Task details
Which lines of the entries below hold the word "ifndef"? Report each of them.

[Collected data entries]
*** Block opens ***
[src/hw/rtl/image_border_padding_macros.svh]
// Assertion macros for the RTL
`ifndef IMAGE_BORDER_PADDING_MACROS_SVH
`define IMAGE_BORDER_PADDING_MACROS_SVH

`ifndef ASSERT_OFF
// checked only while out of reset
`define IBP_ASSERT(lbl, clk, rst_n, prop) \
  lbl: assert property (@(posedge clk) disable iff (!rst_n) prop) \
    else $error("ibp assertion failed");
// checked also during reset
`define IBP_ASSERT_ALWAYS(lbl, clk, prop) \
  lbl: assert property (@(posedge clk) prop) \
    else $error("ibp assertion failed");
`else
`define IBP_ASSERT(lbl, clk, rst_n, prop)
`define IBP_ASSERT_ALWAYS(lbl, clk, prop)
`endif

`endif

[src/hw/rtl/ibp_pkg.sv]
package ibp_pkg;

  localparam int unsigned CFG_W     = 7;
  localparam int unsigned MODE_W    = 3;
  localparam int unsigned FILL_W    = 32;
  localparam int unsigned BYTE_W    = 8;
  localparam int unsigned CFG_IDX_W = 3;

  typedef enum logic [CFG_IDX_W-1:0] {
    CFG_WIDTH      = 3'd0,
    CFG_HEIGHT     = 3'd1,
    CFG_PAD_TOP    = 3'd2,
    CFG_PAD_BOTTOM = 3'd3,
    CFG_PAD_LEFT   = 3'd4,
    CFG_PAD_RIGHT  = 3'd5,
    CFG_MODE       = 3'd6,
    CFG_FILL       = 3'd7
  } cfg_idx_e;

  typedef enum logic [MODE_W-1:0] {
    MODE_CONSTANT    = 3'd0,
    MODE_REPLICATE   = 3'd1,
    MODE_REFLECT     = 3'd2,
    MODE_WRAP        = 3'd3,
    MODE_REFLECT_101 = 3'd4
  } border_mode_e;

  typedef enum logic [2:0] {
    S_IDLE,
    S_LD_WR,
    S_EM_RED,
    S_EM_ADR,
    S_EM_RD,
    S_EM_OUT
  } ctrl_state_e;

  typedef struct packed {
    logic accept;     // capture item, start load or emit
    logic ld_write;   // write load byte into the frame store
    logic reduce;     // one modulo step on both coordinates
    logic addr_calc;  // fold coordinates, pixel base address
    logic rd_issue;   // frame store read
    logic out_load;   // result into output register
  } ibp_cmd_t;

  typedef struct packed {
    logic reduce_done;
    logic out_free;
  } ibp_sts_t;

endpackage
*** Block closes ***
Exercise solution
`ifndef IMAGE_BORDER_PADDING_MACROS_SVH
`ifndef ASSERT_OFF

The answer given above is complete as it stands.